Spears’ case reveals clearly the flaws in both conservatorship system. The strict definition of “grave disability” made it impossible for her to have a shorter-term conservatorship focused on getting her intensive treatment and getting her off conservatorship. But the looser rules for Probate Conservatorships are what keep her—and an unknown number of conservatees around the state—from regaining control of her life even after her crisis has clearly passed. California can tackle both these issues simultaneously by broadening the reforms currently being discussed beyond simply revising the “grave disability” standard.

First, the state needs to strengthen legal representation for all potential conservatees. As the recent New York Times documentary showed, even Britney Spears was not able to get the lawyer of her choice when faced with conservatorship. Indigent conservatees are usually represented by Public Defenders who have, as one told me, “absolutely zero” prior training in such cases. Many people I spoke to think that Public Defenders are doing a difficult job phenomenally well. But California might be better off establishing a body modeled on New York’s Mental Hygiene Legal Services to guarantee specialized representation to all conservatees. It would ensure there’s a lawyer ready to advocate when someone is ready to leave conservatorship.

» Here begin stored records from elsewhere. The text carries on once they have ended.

[config.mk]
export PLATFORM = sky130hd
export DESIGN_NAME = autoscale_restore
export DESIGN_NICKNAME = d
export VERILOG_FILES = /design/src/rtl/autoscale_restore_pkg.sv /design/src/rtl/autoscale_restore_shift_tag_fifo.sv /design/src/rtl/autoscale_restore.sv
export SDC_FILE = /design/constraint.sdc
export NUM_CORES = 1
export LEC_CHECK = 0
export BUFFER_PORTS_ARGS = -buffer_cell sky130_fd_sc_hd__buf_2
export CORE_MARGIN = 5
export CORE_UTILIZATION = 55
export CTS_CLUSTER_SIZE = 40
export DETAILED_ROUTE_END_ITERATION = 16
export GPL_TIMING_DRIVEN = 1
export PLACE_DENSITY = 0.75
export SLEW_MARGIN = 25
export SYNTH_ARGS = -nofsm -noshare
export SYNTH_HDL_FRONTEND = slang
export SYNTH_HIERARCHICAL = 1
export SYNTH_SLANG_ARGS = --single-unit
[constraint.sdc]
create_clock -name clk -period 7.7 [get_ports clk]
set_clock_uncertainty 0.05 [all_clocks]
set_input_delay 0.77 -clock clk [delete_from_list [all_inputs] [get_ports clk]]
set_output_delay 0.77 -clock clk [all_outputs]
set_load 0.02 [all_outputs]
[src/rtl/autoscale_restore_pkg.sv]
// autoscale_restore_pkg: shift-clamp constants and effective-shift rule shared with the upstream autoscale stage.
// Contents: SHIFT_WIDTH, MAX_SHIFT, MIN_SHIFT, eff_shift(tag, max_s, min_s).
package autoscale_restore_pkg;
    localparam int SHIFT_WIDTH = 5;
    localparam int MAX_SHIFT = 10;
    localparam int MIN_SHIFT = 3;
    // Shifts above the clamp saturate; shifts below the floor were never applied upstream.
    function automatic int eff_shift(input int tag, input int max_s, input int min_s);
        return tag > max_s ? max_s : (tag < min_s ? 0 : tag);
    endfunction
endpackage
===== config.mk =====
export PLATFORM = sky130hd
export DESIGN_NAME = controlador_acumulador
export DESIGN_NICKNAME = d
export VERILOG_FILES = /design/src/rtl/controlador_acumulador_pkg.sv /design/src/rtl/controlador_acumulador_contador_palavras.sv /design/src/rtl/controlador_acumulador.sv
export SDC_FILE = /design/constraint.sdc
export NUM_CORES = 1
export LEC_CHECK = 0
export CORE_AREA = 2 2 95 97
export CTS_BUF_LIST = sky130_fd_sc_hd__clkbuf_4 sky130_fd_sc_hd__clkbuf_8
export DETAILED_ROUTE_END_ITERATION = 8
export DIE_AREA = 0 0 97 99
export PLACE_DENSITY_LB_ADDON = 0.05
export SLEW_MARGIN = 20
export SYNTH_ARGS = -nofsm -noshare
export SYNTH_HDL_FRONTEND = slang
export SYNTH_SLANG_ARGS = --single-unit

===== constraint.sdc =====
create_clock -name Clock -period 2.6 [get_ports Clock]
set_input_delay 0.52 -clock Clock [delete_from_list [all_inputs] [get_ports Clock]]
set_output_delay 0.52 -clock Clock [all_outputs]
set_load 0.01 [all_outputs]

===== src/rtl/controlador_acumulador_pkg.sv =====
// Shared widths and FSM encoding for the accumulator controller and its bench.
package controlador_acumulador_pkg;

    localparam int ADDR_W = 8;
    localparam int DATA_W = 16;
    localparam int LEN_W  = 8;

    typedef enum logic [2:0] {
        S_IDLE = 3'd0,
        S_CLR  = 3'd1,
        S_RD   = 3'd2,
        S_CAP  = 3'd3,
        S_LD   = 3'd4,
        S_XFER = 3'd5,
        S_FIN  = 3'd6
    } state_t;

endpackage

Second, the state needs to strengthen the mandate to consider alternatives to conservatorship. Some have argued Spear’s conservatorship is not concerning because, until recently, she wasn’t objecting to it. Indeed, in my research, I found that as many as three-fourths of LPS conservatees do not contest their conservatorship, even though they frequently involve forced medication and months spent in a locked psychiatric facility.

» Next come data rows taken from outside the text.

**config.mk**
```make
export PLATFORM = sky130hd
export DESIGN_NAME = wb_dma
export DESIGN_NICKNAME = d
export VERILOG_FILES = /design/src/rtl/wb_dma_pkg.sv /design/src/rtl/wb_dma.sv
export SDC_FILE = /design/constraint.sdc
export NUM_CORES = 1
export LEC_CHECK = 0
export BUFFER_PORTS_ARGS = -buffer_cell sky130_fd_sc_hd__buf_2
export CAP_MARGIN = 20
export CELL_PAD_IN_SITES_DETAIL_PLACEMENT = 1
export CELL_PAD_IN_SITES_GLOBAL_PLACEMENT = 2
export CORE_MARGIN = 4
export CORE_UTILIZATION = 34
export DETAILED_ROUTE_END_ITERATION = 7
export PLACE_DENSITY_LB_ADDON = 0.1
export SKIP_CTS_REPAIR_TIMING = 1
export SYNTH_ARGS = -nofsm -noshare
export SYNTH_HDL_FRONTEND = slang
export SYNTH_SLANG_ARGS = --single-unit
```
**constraint.sdc**
```tcl
create_clock -name wb_clock_i -period 6.5 [get_ports wb_clock_i]
set_input_delay 0.325 -clock wb_clock_i [delete_from_list [all_inputs] [get_ports wb_clock_i]]
set_output_delay 0.325 -clock wb_clock_i [all_outputs]
set_load 0.1 [all_outputs]
```
**src/rtl/wb_dma_pkg.sv**
```systemverilog
// Shared types and constants for the Wishbone DMA engine and its bus neighbours.
package wb_dma_pkg;
  localparam int WB_ADDR_WIDTH = 20;
  localparam int DATA_WIDTH    = 8;
  localparam int DMA_LEN_WIDTH = 16;
  // Controller port index of the DMA engine on wb_demux (SPI bridge 0, video fetch 1)
  localparam int WB_DMA        = 2;

  typedef enum logic {COPY = 1'b0, FILL = 1'b1} dma_mode_t;

  typedef enum logic [2:0] {
    IDLE, RD_REQ, RD_WAIT, WR_REQ, WR_WAIT, FINISH
  } dma_state_t;
endpackage

```
**src/rtl/wb_dma.sv**
```systemverilog
// Wishbone bus-master DMA: copies a byte range upward or fills it with a constant,
// releasing the bus cycle between every access.
module wb_dma
  import wb_dma_pkg::*;
#(
  parameter int ADDR_WIDTH = WB_ADDR_WIDTH,
  parameter int LEN_WIDTH  = DMA_LEN_WIDTH
) (
  input  logic                  wb_clock_i,
  input  logic                  wb_reset_i,
  input  logic                  start_i,
  input  logic                  mode_i,
  input  logic [ADDR_WIDTH-1:0] src_i,
  input  logic [ADDR_WIDTH-1:0] dst_i,
  input  logic [LEN_WIDTH-1:0]  len_i,
  input  logic [DATA_WIDTH-1:0] fill_i,
  input  logic                  abort_i,
  output logic                  busy_o,
  output logic                  done_o,
  output logic                  aborted_o,
  output logic [ADDR_WIDTH-1:0] wb_addr_o,
  output logic [DATA_WIDTH-1:0] wb_data_o,
  input  logic [DATA_WIDTH-1:0] wb_data_i,
  output logic                  wb_we_o,
  output logic                  wb_cycle_o,
  output logic                  wb_strobe_o,
  input  logic                  wb_stall_i,
  input  logic                  wb_ack_i
);

  dma_state_t            state, state_next;
  logic [ADDR_WIDTH-1:0] src, dst;
  logic [LEN_WIDTH-1:0]  remaining;
  dma_mode_t             mode;
  logic [DATA_WIDTH-1:0] fill, data;
  logic                  abort_seen;
  logic                  aborted;

  logic accept, byte_done, last_byte, rd_phase, wr_phase;

  assign accept    = (state == IDLE) && start_i;
  assign byte_done = (state == WR_WAIT) && wb_ack_i;
  assign last_byte = (remaining == LEN_WIDTH'(1));
  assign rd_phase  = (state == RD_REQ) || (state == RD_WAIT);
  assign wr_phase  = (state == WR_REQ) || (state == WR_WAIT);

  always_ff @(posedge wb_clock_i or posedge wb_reset_i) begin
    if (wb_reset_i) state <= IDLE;
    else            state <= state_next;
  end

  always_comb begin
    state_next = state;
    case (state)
      IDLE: begin
        if (start_i) begin
          if (len_i == '0)                    state_next = FINISH;
          else if (dma_mode_t'(mode_i) == FILL) state_next = WR_REQ;
          else                                state_next = RD_REQ;
        end
      end
      RD_REQ:  if (!wb_stall_i) state_next = RD_WAIT;
      RD_WAIT: if (wb_ack_i)    state_next = WR_REQ;
      WR_REQ:  if (!wb_stall_i) state_next = WR_WAIT;
      WR_WAIT: begin
        if (wb_ack_i) begin
          if (last_byte || abort_i) state_next = FINISH;
          else if (mode == FILL)    state_next = WR_REQ;
          else                      state_next = RD_REQ;
        end
      end
      FINISH:  state_next = IDLE;
      default: state_next = IDLE;
    endcase
  end

  always_ff @(posedge wb_clock_i or posedge wb_reset_i) begin
    if (wb_reset_i) begin
      src        <= '0;
      dst        <= '0;
      remaining  <= '0;
      mode       <= COPY;
      fill       <= '0;
      data       <= '0;
      abort_seen <= 1'b0;
      aborted    <= 1'b0;
    end else begin
      if (accept) begin
        aborted    <= 1'b0;
        abort_seen <= 1'b0;
        if (len_i != '0) begin
          src       <= src_i;
          dst       <= dst_i;
          remaining <= len_i;
          mode      <= dma_mode_t'(mode_i);
          fill      <= fill_i;
        end
      end
      if ((state == RD_WAIT) && wb_ack_i) data <= wb_data_i;
      // Abort only counts when it cut the run short of its final byte
      if (byte_done) begin
        src        <= src + ADDR_WIDTH'(1);
        dst        <= dst + ADDR_WIDTH'(1);
        remaining  <= remaining - LEN_WIDTH'(1);
        abort_seen <= abort_i && !last_byte;
      end
      if ((state == FINISH) && abort_seen) aborted <= 1'b1;
    end
  end

  // Cycle falls in the acknowledging cycle so the demux can re-arbitrate at once
  always_comb begin
    busy_o      = rd_phase || wr_phase;
    done_o      = (state == FINISH);
    aborted_o   = aborted;
    wb_strobe_o = (state == RD_REQ) || (state == WR_REQ);
    wb_cycle_o  = wb_strobe_o ||
                  (((state == RD_WAIT) || (state == WR_WAIT)) && !wb_ack_i);
    wb_we_o     = wr_phase;
    wb_addr_o   = '0;
    wb_data_o   = '0;
    if (wr_phase) begin
      wb_addr_o = dst;
      wb_data_o = (mode == FILL) ? fill : data;
    end else if (rd_phase) begin
      wb_addr_o = src;
    end
  end

endmodule

```
==> results_dict.tcl, run 1 <==
set metrics [dict create \
    grt-ovfl-total 0 \
    clk_path_buf_depth 2 \
    met2_length_um 7420 \
    place_area_um2 5150 \
    path_max_fanout 20 \
    die_area_um2 14900 \
    worstReg2RegEnd "remaining[12]$_DFFE_PP0P_" \
    cp-end-kind "output port" \
    finalMaxSlewViolations 0 \
    start_util 0.349 \
    grt_start_max_net_pins 79 \
    htreeDepth 3 \
    numCtsBuffers 9 \
    r2r_slack_ns 3.57 \
    hold_viol 0 \
    num_io_pins 113 \
    grt_util_all_layers 0.209 \
    drv_cap 0 \
    ys_ff_latch 78 \
    drt_wl_total_um 14800 \
    cts-root-buf "clkbuf_16" \
    final_net_count 681 \
    coreArea_um2 12700 \
    drt-met1-wl_um 6620 \
    cp_top_family "buffers and inverters" \
    finalCriticalPeriod_ns 3.45 \
    slowest_delay_ns 0.61 \
    core.rowCount 41 \
    crit_arrival_ns 3.13 \
    setup-violations-final 0 \
    min_path_type "in -> async" \
    cp_data_required_time_ns 6.17 \
    wl_met3_um 599 \
    r2r_start "state[1]$_DFFE_PP0P_" \
    worstPathCellList "inv_1 -> or3_1 -> inv_1 -> nor2_1 -> inv_1 -> a22o_1 -> buf_2" \
    worst_path_max_delay_cell "nor2_1" \
    ys.flop_type "dfrtp_1" \
    fin_tns_setup_ns 0 \
    netlist_area_um2 4420 \
    syn_avg_cell_area_um2 8.87 \
    netlist_instances 499 \
    yosysUniqueCellTypes 57 \
    worstSetupStartpointType "flop" \
    final_antenna_net_count 0 \
    timing.fmax_ghz 0.290 \
    final_cell_area_um2 5540 \
    worst-path-stages 7 \
    dp_hpwl_um 10600 \
    tightest_slew_ns 1.09 \
    port_buffers 112 \
    clkSinkCount 78 \
    drtIter0Drc 192 \
    tritoncts "done" \
    diodes 0 \
    grt_setup_unrepaired "no" \
    top_layer "met4" \
    finalCritPeriodShare 0.531 \
    first_global_vias 4602 \
    antenna_found_initial 0 \
    crit_buf_inv 4 \
    postLayoutCoreUtil 0.437 \
    slew_headroom 0.269 \
    via_per_inst 5.55 \
    finalNonFillerCells 774 \
    fin_skew_ns 0.00738 \
    dp_cells 758 \
    ys_seq_area_frac 0.441 \
    crit_path_frequent_cell "inv_1" \
    die_x_um 122 \
    synth_edf_count 0 \
    drive_gt1_frac 0.261 \
    clk_pin_slew_ns 0.06 \
    route.detailed.drc 0 \
    syn_nets 582 \
    yosysWarnings 0 \
    critical_path_class "reg -> out" \
    vias 4298 \
    insertion_delay_ns 0.34 \
    die_h_um 122 \
    synthArstFlopShare 1.00 \
    gp_congestion 0.794 \
    reg2reg_depth 5 \
    syn_to_final_growth_pct 25.1 \
    wl_per_cell_um 19.1 \
    status "finished clean" \
    dr.pass1.iters 4 \
    grt_pass1_wl_um 24500 \
]
placed cells by master (no fill, tap or decap), drive strengths merged, types with 4 or more instances in the layout:
master	instances
o21ai	13
clkbuf	12
and3	8
mux2	8
nor3	28
or3	4
nand2	67
a22o	20
a21o	4
buf	119
a41oi	4
and4	5
nand4	8
o22ai	7
or4	5
a311oi	5
nand3	27
a21oi	12
inv	11
nor4	8
nor2	61
mux2i	11
ha	4
a211oi	21
dfrtp	78
o211ai	14
worst register-to-register path, cell delays in order, from the launching register on:
cell,delay [ns]
dfrtp_1,0.54
or4b_1,0.69
a41oi_4,0.76
buf_4,0.49
nor3_1,0.12
a211oi_1,0.24
synthesized netlist by cell type, types with 2 or more instances:
| cell | instances | area, um2 |
|---|---|---|
| nor4_1 | 8 | 50.1 |
| a31oi_1 | 3 | 18.8 |
| or3_1 | 4 | 25.0 |
| a211oi_1 | 21 | 158 |
| nand3_1 | 27 | 135 |
| mux2i_1 | 11 | 110 |
| nor3_1 | 27 | 135 |
| a311oi_1 | 5 | 43.8 |
| nor2_1 | 61 | 229 |
| dfrtp_1 | 78 | 1950 |
| buf_1 | 3 | 11.3 |
| o21ai_0 | 12 | 60.1 |
| a221oi_1 | 2 | 17.5 |
| inv_1 | 11 | 41.3 |
| a21o_1 | 4 | 30.0 |
| nor3b_1 | 2 | 15.0 |
| a21oi_1 | 12 | 60.1 |
| o211ai_1 | 13 | 97.6 |
| a41o_1 | 2 | 20.0 |
| and4_1 | 5 | 43.8 |
| or4_1 | 3 | 22.5 |
| clkbuf_1 | 24 | 90.1 |
| a221o_1 | 2 | 20.0 |
| a41oi_1 | 3 | 26.3 |
| nand2b_1 | 2 | 12.5 |
| or4_4 | 2 | 22.5 |
| o311ai_0 | 2 | 17.5 |
| a22o_1 | 20 | 175 |
| nor2b_1 | 2 | 12.5 |
| mux2_2 | 8 | 90.1 |
| o22ai_1 | 7 | 43.8 |
| nand2_1 | 67 | 251 |
| nand4_1 | 8 | 50.1 |
| ha_1 | 4 | 50.1 |
| buf_2 | 4 | 20.0 |
| and3_1 | 8 | 50.1 |
| a31o_2 | 2 | 17.5 |
per-layer routing:
metal  track usage  up-vias
met5             0        -
met4        0.0735        0
met3        0.0344       12
met2         0.354       84
met1         0.271     2136
li1              -     2066
cell type report:
type	instances	area, um2
fill	1549	7140
timing repair buffer	119	633
tap	172	215
sequential	78	1950
multi-input combinational	379	2340
clock buffer	12	267
clock inverter	3	90.1
inverter	11	41.3
worst max path at each step:
stage	startpoint	endpoint	slack [ns]
2_1_floorplan	state[2]$_DFFE_PP0P_	wb_addr_o[10]	2.59
3_3_place_gp	len_i[8]	src[11]$_DFFE_PP0P_	3.54
3_5_place_dp	state[2]$_DFFE_PP0P_	wb_addr_o[15]	3.40
4_1_cts	state[2]$_DFFE_PP0P_	wb_addr_o[11]	2.98
5_1_grt	state[2]$_DFFE_PP0P_	wb_addr_o[11]	2.70
6_report	state[2]$_DFFE_PP0P_	wb_addr_o[11]	3.05
cells by family (layout without fill, tap and decap cells):
| kind of cell | after synthesis | count (layout) | synth area share |
|---|---|---|---|
| AOI/OAI and AO/OA | 121 | 121 | 0.208 |
| xor gates and xnor gates | 1 | 1 | 0.00198 |
| adders and majority gates | 4 | 4 | 0.0113 |
| buffers and inverters | 42 | 145 | 0.0368 |
| DFF | 78 | 78 | 0.441 |
| muxes | 19 | 19 | 0.0453 |
| and+or+nand+nor | 234 | 234 | 0.256 |
flip-flops by register name, summed over array words and instances (netlist names):
signal and flops:
fill 8, src 20, remaining 16, mode 1, abort_seen 1, dst 20, aborted_o 1, state 3
data 8
per-stage QoR:
step | hold slack (ns) | setup slack, ns
final | 0.0574 | 3.05
after floorplan | 0.430 | 2.59
after global placement | 0.457 | 3.54
after CTS | 0.161 | 2.98
after detailed placement | 0.466 | 3.40
after global routing | 0.108 | 2.70
Power of run 1 is not shown: default switching activity piles up to over one toggle a cycle in this logic, so the estimate is an artifact.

But it’s hard to know whether people consent to conservatorship because they actually accept curtailing their rights, or just because they know they need help. It takes a dedicated, trained, and independent lawyer to assess this and to consider if that help could instead come through a less-restrictive Psychiatric Advance Directive or Shared Decision-Making framework. We should remember that the most important alternative for many non-celebrity conservatees would be a robust public system of voluntary mental health services and supported housing.

Finally, reforms to conservatorship should strengthen independent oversight of the system. State government used to have an office in charge of regulating conservatorship and other kinds of involuntary mental health treatment. It closed in 2012. Now we don’t even have reliable data on how many people are conserved, for how long, and with what results.

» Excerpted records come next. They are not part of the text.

--- src/rtl/avalon_2to1_arbiter.sv ---
`default_nettype none
// =============================================================================
// Module   : avalon_2to1_arbiter
// Purpose  : Shares one Avalon slave port (the Avalon-to-AXI3 bridge) between
//            two Avalon masters. Arbitration is registered (one IDLE cycle
//            per unlocked grant), round-robin or fixed priority, with a lock
//            that holds the grant across an atomic sequence. Read data is
//            routed back to its requester by a small in-order owner FIFO.
// Ports    : ACLK, ARESETN          clock, synchronous active-low reset
//            m0_* / m1_*            master-side Avalon ports (0 and 1)
//            s_*                    muxed Avalon command to the bridge and the
//                                   bridge's response/handshake inputs
//            err_unexpected_rdv     sticky: read data seen with no owner queued
// Revision : 1.0 - initial release
// =============================================================================
module avalon_2to1_arbiter #(
  parameter int PRIORITY    = 0,  // 0 = round-robin, 1 = fixed (port 0 wins)
  parameter int MAX_PENDING = 2   // outstanding reads, 1..4
) (
  input  logic        ACLK,
  input  logic        ARESETN,
  // master 0
  input  logic [31:0] m0_address,
  input  logic [3:0]  m0_byteenable,
  input  logic        m0_read,
  input  logic        m0_write,
  input  logic [31:0] m0_writedata,
  input  logic        m0_lock,
  output logic [31:0] m0_readdata,
  output logic [1:0]  m0_response,
  output logic        m0_waitrequest,
  output logic        m0_readdatavalid,
  // master 1
  input  logic [31:0] m1_address,
  input  logic [3:0]  m1_byteenable,
  input  logic        m1_read,
  input  logic        m1_write,
  input  logic [31:0] m1_writedata,
  input  logic        m1_lock,
  output logic [31:0] m1_readdata,
  output logic [1:0]  m1_response,
  output logic        m1_waitrequest,
  output logic        m1_readdatavalid,
  // bridge side
  output logic [31:0] s_address,
  output logic [3:0]  s_byteenable,
  output logic [31:0] s_writedata,
  output logic        s_read,
  output logic        s_write,
  output logic        s_lock,
  input  logic [31:0] s_readdata,
  input  logic [1:0]  s_response,
  input  logic        s_waitrequest,
  input  logic        s_readdatavalid,
  output logic        err_unexpected_rdv
);

  localparam int c_CNT_W = $clog2(MAX_PENDING + 1);
  localparam logic [c_CNT_W-1:0]     c_MAX = c_CNT_W'(MAX_PENDING);
  localparam logic [MAX_PENDING-1:0] c_ONE = MAX_PENDING'(1);

  typedef enum logic [0:0] {
    ST_IDLE  = 1'b0,
    ST_GRANT = 1'b1
  } state_t;

  state_t                   r_state;
  logic                     r_gnt;
  logic                     r_last_gnt;
  logic                     r_err;
  logic [c_CNT_W-1:0]       r_count;
  // Owner FIFO as a shift register: bit 0 is the head (oldest read).
  logic [MAX_PENDING-1:0]   r_owner;

  logic                     w_req0;
  logic                     w_req1;
  logic                     w_granted;
  logic                     w_sel;
  logic                     w_g_read;
  logic                     w_g_write;
  logic                     w_g_lock;
  logic                     w_g_req;
  logic                     w_full;
  logic                     w_blocked;
  logic                     w_accept;
  logic                     w_push;
  logic                     w_pop;
  logic                     w_winner;
  logic [c_CNT_W-1:0]       w_count_nxt;
  logic [c_CNT_W-1:0]       w_wr_idx;
  logic [MAX_PENDING-1:0]   w_mask;
  logic [MAX_PENDING-1:0]   w_owner_shift;
  logic [MAX_PENDING-1:0]   w_owner_nxt;

  assign w_req0    = m0_read | m0_write;
  assign w_req1    = m1_read | m1_write;
  assign w_granted = (r_state == ST_GRANT);

  // In IDLE the mux parks on port 0; strobes are gated separately below.
  assign w_sel     = w_granted & r_gnt;
  assign w_g_read  = w_sel ? m1_read  : m0_read;
  assign w_g_write = w_sel ? m1_write : m0_write;
  assign w_g_lock  = w_sel ? m1_lock  : m0_lock;
  assign w_g_req   = w_g_read | w_g_write;

  // A read with every owner slot taken is held off at the master, and never
  // reaches the bridge, until read data frees a slot.
  assign w_full    = (r_count == c_MAX);
  assign w_blocked = w_granted & w_g_read & w_full;

  // --------------------------------------------------------------------------
  // Command path to the bridge
  // --------------------------------------------------------------------------
  assign s_address    = w_sel ? m1_address    : m0_address;
  assign s_byteenable = w_sel ? m1_byteenable : m0_byteenable;
  assign s_writedata  = w_sel ? m1_writedata  : m0_writedata;
  assign s_read       = w_granted & w_g_read & ~w_full;
  assign s_write      = w_granted & w_g_write;
  assign s_lock       = w_granted & w_g_lock;

  assign w_accept = (s_read | s_write) & ~s_waitrequest;
  assign w_push   = w_accept & s_read;
  assign w_pop    = s_readdatavalid & (r_count != '0);

  assign m0_waitrequest = (w_granted & ~r_gnt) ? (s_waitrequest | w_blocked) : 1'b1;
  assign m1_waitrequest = (w_granted &  r_gnt) ? (s_waitrequest | w_blocked) : 1'b1;

  // --------------------------------------------------------------------------
  // Response path: pass-through, strobe steered by the FIFO head
  // --------------------------------------------------------------------------
  assign m0_readdata      = s_readdata;
  assign m1_readdata      = s_readdata;
  assign m0_response      = s_response;
  assign m1_response      = s_response;
  assign m0_readdatavalid = w_pop & ~r_owner[0];
  assign m1_readdatavalid = w_pop &  r_owner[0];

  assign err_unexpected_rdv = r_err;

  // --------------------------------------------------------------------------
  // Arbitration: single requester always wins; on a tie, round-robin gives
  // the port that was not granted last, fixed priority gives port 0.
  // --------------------------------------------------------------------------
  always_comb begin
    w_winner = w_req1;
    if (w_req0 && w_req1) begin
      w_winner = (PRIORITY == 1) ? 1'b0 : ~r_last_gnt;
    end
  end

  // --------------------------------------------------------------------------
  // Owner FIFO next state. A pop shifts everything toward the head first, so
  // a simultaneous push lands one slot lower than it would on its own.
  // --------------------------------------------------------------------------
  always_comb begin
    w_owner_shift = w_pop ? (r_owner >> 1) : r_owner;
    w_wr_idx      = r_count - c_CNT_W'(w_pop);
    w_mask        = c_ONE << w_wr_idx;
    w_owner_nxt   = w_owner_shift;
    if (w_push) begin
      w_owner_nxt = (w_owner_shift & ~w_mask) | (w_mask & {MAX_PENDING{r_gnt}});
    end
    w_count_nxt   = r_count + c_CNT_W'(w_push) - c_CNT_W'(w_pop);
  end

  // --------------------------------------------------------------------------
  // Control FSM and state registers
  // --------------------------------------------------------------------------
  always_ff @(posedge ACLK) begin
    if (!ARESETN) begin
      r_state    <= ST_IDLE;
      r_gnt      <= 1'b0;
      r_last_gnt <= 1'b1;   // port 0 wins the first round-robin tie
      r_count    <= '0;
      r_owner    <= '0;
      r_err      <= 1'b0;
    end else begin
      r_count <= w_count_nxt;
      r_owner <= w_owner_nxt;
      if (s_readdatavalid && (r_count == '0)) begin
        r_err <= 1'b1;
      end

      case (r_state)
        ST_IDLE: begin
          if (w_req0 | w_req1) begin
            r_gnt   <= w_winner;
            r_state <= ST_GRANT;
          end
        end
        ST_GRANT: begin
          // The grant only moves on an accepted transfer or when the granted
          // master has gone quiet, so a stalled command is never torn away.
          if (w_accept) begin
            if (!w_g_lock) begin
              r_state    <= ST_IDLE;
              r_last_gnt <= r_gnt;
            end
          end else if (!w_g_req && !w_g_lock) begin
            r_state <= ST_IDLE;
          end
        end
        default: r_state <= ST_IDLE;
      endcase
    end
  end

endmodule
`default_nettype wire

--- config.mk ---
export PLATFORM = sky130hd
export DESIGN_NAME = avalon_2to1_arbiter
export DESIGN_NICKNAME = d
export VERILOG_FILES = /design/src/rtl/avalon_2to1_arbiter.sv
export SDC_FILE = /design/constraint.sdc
export NUM_CORES = 1
export LEC_CHECK = 0
export ABC_AREA = 1
export ABC_CLOCK_PERIOD_IN_PS = 2800
export CAP_MARGIN = 20
export CORE_AREA = 2 2 127 129
export CTS_BUF_LIST = sky130_fd_sc_hd__clkbuf_16
export CTS_CLUSTER_SIZE = 28
export DETAILED_ROUTE_END_ITERATION = 10
export DIE_AREA = 0 0 129 131
export GPL_ROUTABILITY_DRIVEN = 0
export PLACE_DENSITY = 0.63
export REMOVE_ABC_BUFFERS = 1
export SYNTH_ARGS = -nofsm -noshare
export SYNTH_HDL_FRONTEND = slang
export SYNTH_SLANG_ARGS = --single-unit
--- constraint.sdc ---
create_clock -name ACLK -period 2.8 [get_ports ACLK]
set_input_delay 0.42 -clock ACLK [delete_from_list [all_inputs] [get_ports ACLK]]
set_output_delay 0.42 -clock ACLK [all_outputs]
set_load 0.01 [all_outputs]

Conservatees need another layer of protection beyond the courts. Multiple judges and conservators I spoke to were bewildered at how the court investigator in Spears’ case determined she lacked capacity to manage her affairs. Probate investigations should be conducted by the county Public Guardian, an agency independent of the courts which already handles LPS cases. A better-funded Public Guardian’s office could also proactively seek conservatorships for people in the public mental health system for whom all other options have been tried—like the children of the families I interviewed.

Britney Spears’ case has brought welcome attention to problems in California’s conservatorship system. Would the reforms I am proposing “Free Britney”? Maybe not. But it would give us confidence that the system is operating in her best interest—and the best interests of the thousands of extremely vulnerable Californians who don’t have a movement protesting for them.